Work required - Find the word "loss" in the material below and gather every line that contains it.

Material for this task Start Marker

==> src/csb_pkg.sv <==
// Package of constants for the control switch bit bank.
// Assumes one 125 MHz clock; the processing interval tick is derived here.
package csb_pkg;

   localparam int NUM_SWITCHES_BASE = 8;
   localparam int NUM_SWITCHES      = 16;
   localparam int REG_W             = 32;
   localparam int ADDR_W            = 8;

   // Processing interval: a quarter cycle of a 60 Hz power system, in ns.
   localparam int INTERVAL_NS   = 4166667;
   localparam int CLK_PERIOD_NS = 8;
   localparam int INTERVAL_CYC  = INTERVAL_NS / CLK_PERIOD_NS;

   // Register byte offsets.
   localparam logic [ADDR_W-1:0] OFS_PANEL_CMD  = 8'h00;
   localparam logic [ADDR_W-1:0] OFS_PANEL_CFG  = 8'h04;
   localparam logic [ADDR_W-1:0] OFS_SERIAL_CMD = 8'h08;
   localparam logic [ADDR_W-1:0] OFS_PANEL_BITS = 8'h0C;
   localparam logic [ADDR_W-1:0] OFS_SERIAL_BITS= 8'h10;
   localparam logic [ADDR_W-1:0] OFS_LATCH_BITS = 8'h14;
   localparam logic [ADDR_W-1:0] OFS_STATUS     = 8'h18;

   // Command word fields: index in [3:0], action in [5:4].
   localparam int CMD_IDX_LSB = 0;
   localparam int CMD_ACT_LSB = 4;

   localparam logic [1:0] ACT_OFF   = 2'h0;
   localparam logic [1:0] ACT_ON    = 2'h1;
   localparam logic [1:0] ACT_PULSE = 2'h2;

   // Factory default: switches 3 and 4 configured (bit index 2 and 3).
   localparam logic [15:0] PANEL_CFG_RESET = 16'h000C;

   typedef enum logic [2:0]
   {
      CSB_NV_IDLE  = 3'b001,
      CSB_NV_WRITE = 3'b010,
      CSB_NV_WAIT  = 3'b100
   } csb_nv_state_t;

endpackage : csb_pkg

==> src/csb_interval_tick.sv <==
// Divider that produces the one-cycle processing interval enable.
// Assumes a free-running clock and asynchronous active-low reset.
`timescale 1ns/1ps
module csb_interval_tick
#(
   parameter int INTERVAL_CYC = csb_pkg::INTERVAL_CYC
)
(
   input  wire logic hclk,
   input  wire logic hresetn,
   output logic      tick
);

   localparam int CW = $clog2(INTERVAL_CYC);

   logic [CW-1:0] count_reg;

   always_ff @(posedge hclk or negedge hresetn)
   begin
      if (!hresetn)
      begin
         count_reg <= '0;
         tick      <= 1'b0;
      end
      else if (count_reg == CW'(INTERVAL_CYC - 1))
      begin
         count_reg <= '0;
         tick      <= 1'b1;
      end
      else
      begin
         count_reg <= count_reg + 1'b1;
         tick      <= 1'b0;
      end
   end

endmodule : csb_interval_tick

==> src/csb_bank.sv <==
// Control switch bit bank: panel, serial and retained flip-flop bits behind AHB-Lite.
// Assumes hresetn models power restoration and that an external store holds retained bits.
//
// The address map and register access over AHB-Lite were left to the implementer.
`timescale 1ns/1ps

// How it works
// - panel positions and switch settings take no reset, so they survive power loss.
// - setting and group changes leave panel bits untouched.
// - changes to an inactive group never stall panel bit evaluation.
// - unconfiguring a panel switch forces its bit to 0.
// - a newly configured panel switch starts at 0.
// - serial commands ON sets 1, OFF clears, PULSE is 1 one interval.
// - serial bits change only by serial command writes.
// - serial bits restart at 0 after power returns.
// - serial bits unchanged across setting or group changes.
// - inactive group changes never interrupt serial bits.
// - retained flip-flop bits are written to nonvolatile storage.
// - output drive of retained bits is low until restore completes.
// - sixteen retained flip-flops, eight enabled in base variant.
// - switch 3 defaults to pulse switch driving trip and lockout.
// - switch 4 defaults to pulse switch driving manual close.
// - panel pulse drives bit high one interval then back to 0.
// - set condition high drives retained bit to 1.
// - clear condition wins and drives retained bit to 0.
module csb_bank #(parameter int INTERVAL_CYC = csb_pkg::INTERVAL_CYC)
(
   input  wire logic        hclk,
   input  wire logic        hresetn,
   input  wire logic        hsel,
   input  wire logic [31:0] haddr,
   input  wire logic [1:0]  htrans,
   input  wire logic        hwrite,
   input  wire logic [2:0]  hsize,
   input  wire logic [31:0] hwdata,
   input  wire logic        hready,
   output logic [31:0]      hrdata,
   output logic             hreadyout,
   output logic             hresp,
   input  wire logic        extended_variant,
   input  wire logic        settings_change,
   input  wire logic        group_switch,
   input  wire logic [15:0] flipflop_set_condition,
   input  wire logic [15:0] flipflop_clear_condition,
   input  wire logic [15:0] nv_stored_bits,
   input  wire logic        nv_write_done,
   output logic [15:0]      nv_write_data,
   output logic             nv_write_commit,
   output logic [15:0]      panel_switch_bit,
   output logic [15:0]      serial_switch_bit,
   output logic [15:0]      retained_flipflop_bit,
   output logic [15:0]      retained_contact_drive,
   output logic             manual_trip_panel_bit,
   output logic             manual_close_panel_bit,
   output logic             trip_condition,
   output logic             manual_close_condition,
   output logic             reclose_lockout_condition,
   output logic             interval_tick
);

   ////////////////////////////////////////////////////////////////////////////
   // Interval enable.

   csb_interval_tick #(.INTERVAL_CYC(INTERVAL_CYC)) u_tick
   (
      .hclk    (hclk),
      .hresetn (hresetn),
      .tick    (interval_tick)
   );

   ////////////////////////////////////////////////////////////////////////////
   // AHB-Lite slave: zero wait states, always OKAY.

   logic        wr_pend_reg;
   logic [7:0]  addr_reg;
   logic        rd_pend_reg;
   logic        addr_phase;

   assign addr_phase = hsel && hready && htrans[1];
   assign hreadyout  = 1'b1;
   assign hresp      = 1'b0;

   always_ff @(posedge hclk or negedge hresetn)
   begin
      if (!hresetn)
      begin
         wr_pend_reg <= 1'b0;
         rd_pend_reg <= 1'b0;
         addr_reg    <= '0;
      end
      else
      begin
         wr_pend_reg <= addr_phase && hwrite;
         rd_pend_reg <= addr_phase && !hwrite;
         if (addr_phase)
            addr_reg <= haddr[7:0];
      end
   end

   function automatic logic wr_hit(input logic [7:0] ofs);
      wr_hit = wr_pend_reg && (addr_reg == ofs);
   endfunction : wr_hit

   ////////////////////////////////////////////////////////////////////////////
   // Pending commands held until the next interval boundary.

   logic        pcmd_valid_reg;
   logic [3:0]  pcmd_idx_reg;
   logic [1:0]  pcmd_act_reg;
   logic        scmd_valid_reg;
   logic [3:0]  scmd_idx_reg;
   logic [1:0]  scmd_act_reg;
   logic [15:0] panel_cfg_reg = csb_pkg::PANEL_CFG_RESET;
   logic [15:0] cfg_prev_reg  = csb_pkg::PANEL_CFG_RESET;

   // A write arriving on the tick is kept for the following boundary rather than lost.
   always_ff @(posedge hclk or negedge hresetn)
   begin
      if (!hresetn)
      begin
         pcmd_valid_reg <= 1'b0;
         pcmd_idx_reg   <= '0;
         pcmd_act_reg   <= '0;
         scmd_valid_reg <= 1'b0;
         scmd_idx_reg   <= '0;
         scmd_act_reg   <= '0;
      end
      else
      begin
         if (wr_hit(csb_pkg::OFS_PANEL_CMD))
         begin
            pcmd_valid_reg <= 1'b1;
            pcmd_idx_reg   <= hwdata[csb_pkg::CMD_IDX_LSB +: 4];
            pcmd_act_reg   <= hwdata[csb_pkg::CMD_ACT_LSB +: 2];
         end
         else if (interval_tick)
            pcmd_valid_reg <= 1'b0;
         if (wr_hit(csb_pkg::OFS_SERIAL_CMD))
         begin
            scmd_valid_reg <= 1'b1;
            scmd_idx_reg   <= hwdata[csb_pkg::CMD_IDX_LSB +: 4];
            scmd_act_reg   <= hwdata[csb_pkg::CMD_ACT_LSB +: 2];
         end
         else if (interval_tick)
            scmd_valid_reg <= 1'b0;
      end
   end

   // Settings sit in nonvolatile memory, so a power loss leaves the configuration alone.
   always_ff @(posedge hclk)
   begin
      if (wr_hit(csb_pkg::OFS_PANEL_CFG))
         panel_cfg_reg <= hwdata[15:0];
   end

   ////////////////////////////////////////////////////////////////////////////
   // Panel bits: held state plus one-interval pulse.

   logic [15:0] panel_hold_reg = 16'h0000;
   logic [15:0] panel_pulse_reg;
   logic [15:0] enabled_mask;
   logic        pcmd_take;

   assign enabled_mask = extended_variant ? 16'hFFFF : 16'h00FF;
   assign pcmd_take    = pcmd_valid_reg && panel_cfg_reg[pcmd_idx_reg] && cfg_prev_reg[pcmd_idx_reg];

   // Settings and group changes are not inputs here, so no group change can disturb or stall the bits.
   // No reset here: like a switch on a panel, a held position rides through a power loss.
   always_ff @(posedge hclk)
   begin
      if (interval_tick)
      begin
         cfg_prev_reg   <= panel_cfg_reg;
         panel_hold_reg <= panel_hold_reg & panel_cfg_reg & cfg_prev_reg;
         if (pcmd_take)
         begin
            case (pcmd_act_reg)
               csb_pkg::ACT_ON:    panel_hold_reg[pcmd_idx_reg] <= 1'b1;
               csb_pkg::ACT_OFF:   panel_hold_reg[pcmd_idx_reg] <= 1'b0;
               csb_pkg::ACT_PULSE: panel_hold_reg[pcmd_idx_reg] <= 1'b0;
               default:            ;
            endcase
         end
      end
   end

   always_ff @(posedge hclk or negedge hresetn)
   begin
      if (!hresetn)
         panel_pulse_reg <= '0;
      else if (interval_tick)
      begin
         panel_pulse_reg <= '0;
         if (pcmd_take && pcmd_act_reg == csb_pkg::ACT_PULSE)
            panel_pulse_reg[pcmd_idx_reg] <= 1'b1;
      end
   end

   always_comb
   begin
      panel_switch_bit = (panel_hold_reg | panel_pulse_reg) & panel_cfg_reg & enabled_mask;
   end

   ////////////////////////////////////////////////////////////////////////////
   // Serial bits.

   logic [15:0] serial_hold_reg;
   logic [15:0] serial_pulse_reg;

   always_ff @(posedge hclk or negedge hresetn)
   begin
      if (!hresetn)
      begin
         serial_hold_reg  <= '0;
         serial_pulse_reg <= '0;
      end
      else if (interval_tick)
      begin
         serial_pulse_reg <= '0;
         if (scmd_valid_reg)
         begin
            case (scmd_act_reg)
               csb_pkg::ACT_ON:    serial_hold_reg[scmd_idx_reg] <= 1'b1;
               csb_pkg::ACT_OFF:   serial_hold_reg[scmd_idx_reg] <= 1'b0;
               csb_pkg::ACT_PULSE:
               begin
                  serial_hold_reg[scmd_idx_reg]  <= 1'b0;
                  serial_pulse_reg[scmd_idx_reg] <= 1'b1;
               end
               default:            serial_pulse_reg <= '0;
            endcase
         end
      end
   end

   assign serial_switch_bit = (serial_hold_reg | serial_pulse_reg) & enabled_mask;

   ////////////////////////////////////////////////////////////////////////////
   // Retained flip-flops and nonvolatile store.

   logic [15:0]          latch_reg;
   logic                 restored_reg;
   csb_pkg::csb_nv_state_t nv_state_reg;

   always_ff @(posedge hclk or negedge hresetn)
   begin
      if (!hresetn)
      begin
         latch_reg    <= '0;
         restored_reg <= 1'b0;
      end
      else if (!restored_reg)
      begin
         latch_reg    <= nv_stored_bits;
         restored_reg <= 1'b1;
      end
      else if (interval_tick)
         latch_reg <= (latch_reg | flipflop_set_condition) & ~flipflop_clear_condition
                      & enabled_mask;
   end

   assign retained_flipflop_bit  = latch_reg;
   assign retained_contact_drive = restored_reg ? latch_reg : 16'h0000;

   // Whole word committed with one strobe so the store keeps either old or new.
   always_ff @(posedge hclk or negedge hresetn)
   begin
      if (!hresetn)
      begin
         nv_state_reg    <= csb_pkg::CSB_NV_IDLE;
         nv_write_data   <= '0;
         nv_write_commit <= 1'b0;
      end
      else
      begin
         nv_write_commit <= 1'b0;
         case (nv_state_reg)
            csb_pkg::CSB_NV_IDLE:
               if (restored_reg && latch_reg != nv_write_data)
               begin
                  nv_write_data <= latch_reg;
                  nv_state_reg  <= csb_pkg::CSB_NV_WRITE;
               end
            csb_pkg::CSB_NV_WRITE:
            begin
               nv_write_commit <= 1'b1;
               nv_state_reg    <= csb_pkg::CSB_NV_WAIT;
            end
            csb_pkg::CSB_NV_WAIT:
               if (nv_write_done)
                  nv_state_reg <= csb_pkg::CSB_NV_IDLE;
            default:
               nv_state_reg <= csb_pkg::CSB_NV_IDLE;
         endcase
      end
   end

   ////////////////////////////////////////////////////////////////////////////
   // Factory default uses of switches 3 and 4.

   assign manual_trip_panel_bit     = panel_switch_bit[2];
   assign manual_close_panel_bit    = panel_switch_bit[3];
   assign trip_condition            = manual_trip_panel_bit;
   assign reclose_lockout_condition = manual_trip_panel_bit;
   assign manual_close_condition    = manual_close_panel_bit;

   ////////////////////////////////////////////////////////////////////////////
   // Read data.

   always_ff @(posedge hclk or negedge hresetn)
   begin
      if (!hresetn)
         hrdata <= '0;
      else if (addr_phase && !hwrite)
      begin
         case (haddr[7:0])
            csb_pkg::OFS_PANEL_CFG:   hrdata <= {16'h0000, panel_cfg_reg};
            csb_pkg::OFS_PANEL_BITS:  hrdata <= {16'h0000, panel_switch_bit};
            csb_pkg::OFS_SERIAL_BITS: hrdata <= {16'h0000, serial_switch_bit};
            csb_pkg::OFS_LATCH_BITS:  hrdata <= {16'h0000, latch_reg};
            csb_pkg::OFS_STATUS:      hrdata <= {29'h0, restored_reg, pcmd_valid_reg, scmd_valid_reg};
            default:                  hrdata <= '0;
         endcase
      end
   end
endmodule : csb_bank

Material for this task End Marker

Completed task -
// - panel positions and switch settings take no reset, so they survive power loss.
   // Settings sit in nonvolatile memory, so a power loss leaves the configuration alone.
   // No reset here: like a switch on a panel, a held position rides through a power loss.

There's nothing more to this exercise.